В общем, когда год назад заказали в «Оптике» контактные линзы, жизнь наконец повернулась к Яне лицом, а не той другой, филейной частью. Дело было осенью, буйными красками отцветало по–южному длинное бабье лето, и до самого ноября летели с деревьев потрясающе яркие листья. Каждый день после занятий Янка отправлялась бесцельно бродить по городу — просто гулять по паркам да по улицам и зачарованно глазеть по сторонам. Оказалось, что трава на газонах — это не одно сплошное густо–зеленое пятно, а несчетное количество тоненьких нежных травинок. И опавшие листья под ногами — совсем не однотонный скучный ковер, а как раз наоборот: багряно–красные, желтые, коричневые, темно–зеленые с разлапистыми прожилками и без… Та прошлая осень так и осталась в памяти огромной палитрой с акварельными красками, над которой колдует небесный Гулливер.

Вот от чего Янка до сих пор не может избавиться — это от своей знаменитой рассеянности. Точно так же, как в детстве, может пройти мимо в двух шагах и наглым образом не узнать.

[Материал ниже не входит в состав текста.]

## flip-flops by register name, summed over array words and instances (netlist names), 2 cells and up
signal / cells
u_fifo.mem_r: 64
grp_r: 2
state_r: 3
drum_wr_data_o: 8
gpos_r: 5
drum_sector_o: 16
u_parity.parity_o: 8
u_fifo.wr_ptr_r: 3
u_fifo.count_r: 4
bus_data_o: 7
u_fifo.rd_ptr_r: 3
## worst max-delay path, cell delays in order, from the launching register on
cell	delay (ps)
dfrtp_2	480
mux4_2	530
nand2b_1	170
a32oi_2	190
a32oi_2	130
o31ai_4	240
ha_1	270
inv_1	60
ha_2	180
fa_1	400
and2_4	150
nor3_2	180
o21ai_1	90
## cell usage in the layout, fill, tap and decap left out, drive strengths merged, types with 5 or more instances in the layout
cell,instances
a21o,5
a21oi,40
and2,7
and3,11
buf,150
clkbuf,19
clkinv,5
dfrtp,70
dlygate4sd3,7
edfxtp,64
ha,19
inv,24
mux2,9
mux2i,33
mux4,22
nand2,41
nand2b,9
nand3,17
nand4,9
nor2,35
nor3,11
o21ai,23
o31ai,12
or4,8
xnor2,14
$ cat src/rtl/scd_spi_if.sv
`timescale 1ns/1ps
interface scd_spi_if;
  logic sclk;
  logic cs_n;
  logic mosi;
  logic miso;
  modport host (output sclk, output cs_n, output mosi, input miso);
  modport device (input sclk, input cs_n, input mosi, output miso);
endinterface

$ cat src/rtl/scd_spi_shifter.sv
`timescale 1ns/1ps
module scd_spi_shifter (
  input wire logic clk_sys, // system clock
  input wire logic rstn, // async reset, active low
  input wire logic sclk, // link clock level
  input wire logic cs_n, // frame select, active low
  input wire logic mosi, // serial data in
  input wire logic [7:0] tx_byte, // byte to send
  output logic miso, // serial data out
  output logic byte_done, // one-cycle pulse per byte
  output logic [7:0] rx_byte // last byte received
);
  logic sclk_q;
  logic [2:0] bits_q;
  logic [6:0] sh_q;

  // Bits go out MSB first; the index moves on each rising edge.
  assign miso = tx_byte[~bits_q];

  always_ff @(posedge clk_sys or negedge rstn) begin
    if (!rstn) begin
      sclk_q <= 1'b0;
      bits_q <= '0;
      sh_q <= '0;
      rx_byte <= '0;
      byte_done <= 1'b0;
    end else begin
      sclk_q <= sclk;
      byte_done <= 1'b0;
      if (cs_n) begin
        bits_q <= '0;
      end else if (sclk && !sclk_q) begin
        sh_q <= {sh_q[5:0], mosi};
        bits_q <= bits_q + 3'h1;
        if (bits_q == scd_pkg::CNT_MAX) begin
          rx_byte <= {sh_q, mosi};
          byte_done <= 1'b1;
        end
      end
    end
  end
endmodule
File: src/include/host_cfg_pkg.sv
// constants, register map, pin roles and escape states of the host port
// configuration block; used by the design, not referenced by its bench
package host_cfg_pkg;
   localparam int NREG = 17;
   localparam int NPIN = 12;
   // register indices on the command port
   localparam logic [4:0] REG_EXT_OPTS = 5'h00;
   localparam logic [4:0] REG_ESC_CHAR = 5'h01;
   localparam logic [4:0] REG_IDLE_TMO = 5'h02;
   localparam logic [4:0] REG_GUARD = 5'h03;
   localparam logic [4:0] REG_PIN_BASE = 5'h04;
   localparam logic [4:0] REG_BUTTON = 5'h10;
   localparam int PIN_BASE = 4;
   // pin numbers; pin p has its role in register PIN_BASE + p
   localparam int PIN_RTS = 0;
   localparam int PIN_CTS = 1;
   localparam int PIN_SOUT = 2;
   localparam int PIN_SIN = 3;
   localparam int PIN_SPI_MISO = 4;
   localparam int PIN_SPI_MOSI = 5;
   localparam int PIN_SPI_SSEL = 6;
   localparam int PIN_SPI_CLK = 7;
   localparam int PIN_SPI_ATTENTION_OUTPUT = 8;
   localparam int PIN_ADC0 = 9;
   localparam int PIN_ADC1 = 10;
   localparam int PIN_ADC2 = 11;
   // role codes
   localparam logic [2:0] ROLE_OFF = 3'h0;
   localparam logic [2:0] ROLE_FUNC = 3'h1;
   localparam logic [2:0] ROLE_ADC = 3'h2;
   localparam logic [2:0] ROLE_DIN = 3'h3;
   localparam logic [2:0] ROLE_LOW = 3'h4;
   localparam logic [2:0] ROLE_HIGH = 3'h5;
   localparam logic [2:0] ROLE_ALT6 = 3'h6;
   localparam logic [2:0] ROLE_ALT7 = 3'h7;
   // reset values; a set bit means the pin starts in its function role
   localparam logic [15:0] RST_EXT_OPTS = 16'h0000;
   localparam logic [15:0] RST_ESC_CHAR = 16'h002b;
   localparam logic [15:0] RST_IDLE_TMO = 16'h0064;
   localparam logic [15:0] RST_GUARD = 16'h03e8;
   localparam logic [11:0] PIN_RST_FUNC = 12'h3fe;
   // value limits and fields
   localparam logic [15:0] GUARD_MIN = 16'h0002;
   localparam logic [15:0] GUARD_MAX = 16'h068d;
   localparam logic [15:0] EXT_MAX = 16'h000a;
   localparam int EXT_STATUS_BIT = 3;
   localparam logic [15:0] BTN_AWAKE = 16'h0001;
   localparam logic [15:0] BTN_NOMINATE = 16'h0002;
   localparam logic [15:0] BTN_RESTORE = 16'h0004;
   // timing
   localparam int CLK_PERIOD_NS = 4;
   localparam int MS_NS = 1000000;
   localparam int CYC_PER_MS = MS_NS / CLK_PERIOD_NS;
   localparam int IDLE_UNIT_MS = 100;
   localparam int AWAKE_TIME_S = 30;
   localparam logic [14:0] AWAKE_MS = 15'(AWAKE_TIME_S * 1000);
   localparam logic [9:0] FLOW_THRESHOLD = 10'h2f6;
   localparam logic [9:0] FLOW_HYST = 10'h010;

   typedef enum logic [4:0] {
      ST_DATA = 5'h01,
      ST_ESC1 = 5'h02,
      ST_ESC2 = 5'h04,
      ST_ESC3 = 5'h08,
      ST_CMD = 5'h10
   } esc_state_e;

   function automatic logic role_ok(input int pin, input logic [15:0] v);
      logic ok;
      logic [2:0] c;
      ok = 1'b0;
      c = v[2:0];
      if (v[15:3] == 13'h0000) begin
         case (pin)
            PIN_RTS, PIN_SOUT, PIN_SIN: ok = (c != ROLE_ADC) && (c <= ROLE_HIGH);
            PIN_CTS: ok = (c != ROLE_ADC);
            PIN_SPI_MISO, PIN_SPI_MOSI, PIN_SPI_SSEL, PIN_SPI_CLK,
            PIN_SPI_ATTENTION_OUTPUT: ok = (c == ROLE_OFF) || (c == ROLE_FUNC) ||
                               (c == ROLE_LOW) || (c == ROLE_HIGH);
            PIN_ADC0: ok = (c <= ROLE_HIGH);
            PIN_ADC1: ok = (c != ROLE_FUNC) && (c <= ROLE_HIGH);
            PIN_ADC2: ok = (c != ROLE_FUNC) && (c <= ROLE_ALT6);
            default: ok = 1'b0;
         endcase
      end
      return ok;
   endfunction

   function automatic logic [15:0] reg_default(input int i);
      logic [15:0] r;
      r = 16'h0000;
      case (i)
         0: r = RST_EXT_OPTS;
         1: r = RST_ESC_CHAR;
         2: r = RST_IDLE_TMO;
         3: r = RST_GUARD;
         default: begin
            if (i >= PIN_BASE && i < PIN_BASE + NPIN) begin
               r = PIN_RST_FUNC[i - PIN_BASE] ? 16'h0001 : 16'h0000;
            end
         end
      endcase
      return r;
   endfunction
endpackage
## src/hw/fuc_map.vh

```
`ifndef FUC_MAP_VH
`define FUC_MAP_VH

// Register indexes on the plain port
`define FUC_ADDR_W      3
`define FUC_IDX_CTRL    3'h0
`define FUC_IDX_STAT    3'h1
`define FUC_IDX_TXDATA  3'h2
`define FUC_IDX_FIFOCTL 3'h3
`define FUC_IDX_LINE    3'h4

// Control register
`define FUC_CTRL_RESET  16'h0000
`define FUC_CTRL_MASK   16'h00fa
`define FUC_TIE_BIT     7
`define FUC_RIE_BIT     6
`define FUC_TE_BIT      5
`define FUC_RE_BIT      4
`define FUC_RX_FAULT_IRQ_EN_BIT    3
`define FUC_CKE_BIT     1

// Status register
`define FUC_ER_BIT      7
`define FUC_TX_FIFO_LOW_FLAG_BIT    5
`define FUC_BRK_BIT     4
`define FUC_RDF_BIT     1
`define FUC_DR_BIT      0
`define FUC_STAT_RESET  16'h0020

// Line status register
`define FUC_OVERRUN_FLAG_BIT    0

// FIFO control register
`define FUC_TRIG_LSB    0
`define FUC_TRIG_W      4
`define FUC_TXRST_BIT   4
`define FUC_CNT_LSB     8
`define FUC_TRIG_RESET  4'h0

// Transmit FIFO
`define FUC_FIFO_DEPTH  16
`define FUC_FIFO_AW     4

`endif

```

## src/hw/fuc_ctrl.v

```verilog
// Summary of operation
// - Control register resets to zero, kept otherwise
// - Reserved control bits read zero
// - Control register accessible at all times
// - Transmit-low request needs its enable bit
// - Transmit-low request drops on disable, or on clear while FIFO count is above trigger
// - Receive-full request on full or ready
// - Fault and break requests with receive interrupt enable or fault enable
// - Receive-full request drops on clear/disable
// - Fault/break requests drop on clear/disable
// - Transmit enable gates serial transmission
// - Receive enable gates start of reception
// - Receive disable leaves all flags alone
// - Fault enable works with receive enable off
// - Clock select picks internal or pin clock
// - Sixteen-byte transmit FIFO drops overflow writes
// - Flag clears by zero only after read-one

`include "fuc_map.vh"

`default_nettype none

module fuc_ctrl #(
   parameter DEPTH  = `FUC_FIFO_DEPTH,
   parameter AW     = `FUC_FIFO_AW
) (
   input  wire                   clk,
   input  wire                   rst,
   input  wire [`FUC_ADDR_W-1:0] regAddr,
   input  wire [15:0]            regWdata,
   input  wire                   regWr,
   input  wire                   regRd,
   output reg  [15:0]            regRdata_ff,
   input  wire                   txShiftReady,
   output reg                    txLoad_ff,
   output reg  [7:0]             txData_ff,
   input  wire                   rxStartSeen,
   output wire                   rxStart,
   input  wire                   rxFullSet,
   input  wire                   rxReadySet,
   input  wire                   rxFaultSet,
   input  wire                   lineBreakSet,
   input  wire                   overrunSet,
   input  wire                   baudTick,
   input  wire                   serialClockPin,
   output wire                   serialClkEn,
   output wire                   extClockSelect,
   output wire                   txFifoEmptyIrq,
   output wire                   rxFullIrq,
   output wire                   rxFaultIrq,
   output wire                   lineBreakIrq
);

   //-----------------------------------------
   // Register decode
   //-----------------------------------------
   wire wrCtrl  = regWr && (regAddr == `FUC_IDX_CTRL);
   wire wrStat  = regWr && (regAddr == `FUC_IDX_STAT);
   wire wrTx    = regWr && (regAddr == `FUC_IDX_TXDATA);
   wire wrFctl  = regWr && (regAddr == `FUC_IDX_FIFOCTL);
   wire wrLine  = regWr && (regAddr == `FUC_IDX_LINE);
   wire rdStat  = regRd && (regAddr == `FUC_IDX_STAT);
   wire rdLine  = regRd && (regAddr == `FUC_IDX_LINE);

   //-----------------------------------------
   // Control register
   //-----------------------------------------
   reg  [15:0] ctrl_ff;
   wire        txLowIrqEn = ctrl_ff[`FUC_TIE_BIT];
   wire        rxIrqEn    = ctrl_ff[`FUC_RIE_BIT];
   wire        txEnable   = ctrl_ff[`FUC_TE_BIT];
   wire        rxEnable   = ctrl_ff[`FUC_RE_BIT];
   wire        rxFaultEn  = ctrl_ff[`FUC_RX_FAULT_IRQ_EN_BIT];

   always @(posedge clk) begin
      if (rst) begin
         ctrl_ff <= `FUC_CTRL_RESET;
      end else if (wrCtrl) begin
         // Writable regardless of line activity
         ctrl_ff <= regWdata & `FUC_CTRL_MASK;
      end
   end

   //-----------------------------------------
   // FIFO control: trigger level, FIFO reset
   //-----------------------------------------
   reg  [`FUC_TRIG_W-1:0] trig_ff;
   wire                   txFifoReset;

   assign txFifoReset = wrFctl && regWdata[`FUC_TXRST_BIT];

   always @(posedge clk) begin
      if (rst) begin
         trig_ff <= `FUC_TRIG_RESET;
      end else if (wrFctl) begin
         trig_ff <= regWdata[`FUC_TRIG_LSB +: `FUC_TRIG_W];
      end
   end

   //-----------------------------------------
   // Transmit FIFO
   //-----------------------------------------
   reg  [7:0]  mem [0:DEPTH-1];
   reg  [AW-1:0] wrPtr_ff;
   reg  [AW-1:0] rdPtr_ff;
   reg  [AW:0]   count_ff;
   wire        full  = (count_ff == DEPTH[AW:0]);
   wire        empty = (count_ff == {(AW+1){1'b0}});
   wire        push  = wrTx && !full;
   // No new byte leaves without transmit enable
   wire        pop   = txShiftReady && txEnable && !empty;
   reg  [AW:0] nxt_count;

   always @* begin
      nxt_count = count_ff;
      if (push && !pop) begin
         nxt_count = count_ff + {{AW{1'b0}}, 1'b1};
      end else if (pop && !push) begin
         nxt_count = count_ff - {{AW{1'b0}}, 1'b1};
      end
   end

   always @(posedge clk) begin
      if (push) begin
         mem[wrPtr_ff] <= regWdata[7:0];
      end
   end

   always @(posedge clk) begin
      if (rst || txFifoReset) begin
         wrPtr_ff <= {AW{1'b0}};
         rdPtr_ff <= {AW{1'b0}};
         count_ff <= {(AW+1){1'b0}};
      end else begin
         if (push) begin
            wrPtr_ff <= wrPtr_ff + {{(AW-1){1'b0}}, 1'b1};
         end
         if (pop) begin
            rdPtr_ff <= rdPtr_ff + {{(AW-1){1'b0}}, 1'b1};
         end
         count_ff <= nxt_count;
      end
   end

   always @(posedge clk) begin
      if (rst) begin
         txLoad_ff <= 1'b0;
         txData_ff <= 8'h00;
      end else begin
         txLoad_ff <= pop;
         if (pop) begin
            txData_ff <= mem[rdPtr_ff];
         end
      end
   end

   //-----------------------------------------
   // Status flags
   //-----------------------------------------
   localparam [15:0] STAT_RST = `FUC_STAT_RESET;
   reg  tx_fifo_low_flag_ff;
   reg  er_ff;
   reg  brk_ff;
   reg  rdf_ff;
   reg  dr_ff;
   reg  overrun_flag_ff;
   // Read-as-one arms, one per clearable flag
   reg  tdfeArm_ff;
   reg  erArm_ff;
   reg  brkArm_ff;
   reg  rdfArm_ff;
   reg  drArm_ff;
   reg  orerArm_ff;

   wire trigAbove = (nxt_count > {1'b0, trig_ff});
   wire tdfeSet   = pop && !trigAbove;
   // Only a zero write after a one read clears
   wire tdfeClr = wrStat && !regWdata[`FUC_TX_FIFO_LOW_FLAG_BIT] && tdfeArm_ff
                  && trigAbove;
   wire erClr   = wrStat && !regWdata[`FUC_ER_BIT] && erArm_ff;
   wire brkClr  = wrStat && !regWdata[`FUC_BRK_BIT] && brkArm_ff;
   wire rdfClr  = wrStat && !regWdata[`FUC_RDF_BIT] && rdfArm_ff;
   wire drClr   = wrStat && !regWdata[`FUC_DR_BIT] && drArm_ff;
   wire orerClr = wrLine && !regWdata[`FUC_OVERRUN_FLAG_BIT] && orerArm_ff;

   // Receive enable takes no part in flag updates
   always @(posedge clk) begin
      if (rst) begin
         tx_fifo_low_flag_ff <= STAT_RST[`FUC_TX_FIFO_LOW_FLAG_BIT];
         er_ff   <= 1'b0;
         brk_ff  <= 1'b0;
         rdf_ff  <= 1'b0;
         dr_ff   <= 1'b0;
         overrun_flag_ff <= 1'b0;
      end else begin
         // Set wins over clear
         tx_fifo_low_flag_ff <= tdfeSet | (tx_fifo_low_flag_ff & ~tdfeClr);
         er_ff   <= rxFaultSet | (er_ff & ~erClr);
         brk_ff  <= lineBreakSet | (brk_ff & ~brkClr);
         rdf_ff  <= rxFullSet | (rdf_ff & ~rdfClr);
         dr_ff   <= rxReadySet | (dr_ff & ~drClr);
         overrun_flag_ff <= overrunSet | (overrun_flag_ff & ~orerClr);
      end
   end

   always @(posedge clk) begin
      if (rst) begin
         tdfeArm_ff <= 1'b0;
         erArm_ff   <= 1'b0;
         brkArm_ff  <= 1'b0;
         rdfArm_ff  <= 1'b0;
         drArm_ff   <= 1'b0;
         orerArm_ff <= 1'b0;
      end else begin
         if (rdStat) begin
            tdfeArm_ff <= tx_fifo_low_flag_ff;
            erArm_ff   <= er_ff;
            brkArm_ff  <= brk_ff;
            rdfArm_ff  <= rdf_ff;
            drArm_ff   <= dr_ff;
         end else if (wrStat) begin
            tdfeArm_ff <= 1'b0;
            erArm_ff   <= 1'b0;
            brkArm_ff  <= 1'b0;
            rdfArm_ff  <= 1'b0;
            drArm_ff   <= 1'b0;
         end
         if (rdLine) begin
            orerArm_ff <= overrun_flag_ff;
         end else if (wrLine) begin
            orerArm_ff <= 1'b0;
         end
      end
   end

   //-----------------------------------------
   // Interrupt requests
   //-----------------------------------------
   wire faultGate = rxIrqEn | rxFaultEn;

   assign txFifoEmptyIrq = txLowIrqEn & tx_fifo_low_flag_ff;
   assign rxFullIrq      = rxIrqEn & (rdf_ff | dr_ff);
   assign rxFaultIrq     = faultGate & er_ff;
   assign lineBreakIrq   = faultGate & (brk_ff | overrun_flag_ff);

   //-----------------------------------------
   // Receive start and serial clock
   //-----------------------------------------
   reg pinLast_ff;

   assign rxStart        = rxEnable & rxStartSeen;
   assign extClockSelect = ctrl_ff[`FUC_CKE_BIT];

   always @(posedge clk) begin
      if (rst) begin
         pinLast_ff <= 1'b0;
      end else begin
         pinLast_ff <= serialClockPin;
      end
   end

   // Pin rising edge or internal tick
   assign serialClkEn = extClockSelect ? (serialClockPin & ~pinLast_ff)
                                       : baudTick;

   //-----------------------------------------
   // Read data
   //-----------------------------------------
   reg [15:0] nxt_rdata;

   always @* begin
      nxt_rdata = 16'h0000;
      case (regAddr)
         `FUC_IDX_CTRL:    nxt_rdata = ctrl_ff;
         `FUC_IDX_STAT: begin
            nxt_rdata[`FUC_ER_BIT]   = er_ff;
            nxt_rdata[`FUC_TX_FIFO_LOW_FLAG_BIT] = tx_fifo_low_flag_ff;
            nxt_rdata[`FUC_BRK_BIT]  = brk_ff;
            nxt_rdata[`FUC_RDF_BIT]  = rdf_ff;
            nxt_rdata[`FUC_DR_BIT]   = dr_ff;
         end
         `FUC_IDX_FIFOCTL: begin
            nxt_rdata[`FUC_TRIG_LSB +: `FUC_TRIG_W] = trig_ff;
            nxt_rdata[`FUC_CNT_LSB +: AW+1]         = count_ff;
         end
         `FUC_IDX_LINE:    nxt_rdata[`FUC_OVERRUN_FLAG_BIT] = overrun_flag_ff;
         default:          nxt_rdata = 16'h0000;
      endcase
   end

   always @(posedge clk) begin
      if (rst) begin
         regRdata_ff <= 16'h0000;
      end else if (regRd) begin
         regRdata_ff <= nxt_rdata;
      end else begin
         regRdata_ff <= 16'h0000;
      end
   end

endmodule

`default_nettype wire

```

А народ, естественно, обижается и устраивает разборки: «Как ты могла?!..» Видно, осталось в наследство от тех времен, когда смотреть внутрь себя было намного интересней, чем на прохожих.

Девочки стояли на улице под самой дверью — следовательно, и инструктора Иры еще нет, повезло… Янка почувствовала жгучую к тренерше благодарность. Больше всего на свете она, Яна, терпеть не может прибегать во время тренировки: все уже разминаются, а ты переодеваешься в гордом одиночестве, точно бедный родственник!

— Расслабься, — раз в сотый повторила Юлька, — я ж говорила, что успеем. Take it easy. (Не принимай близко к сердцу.)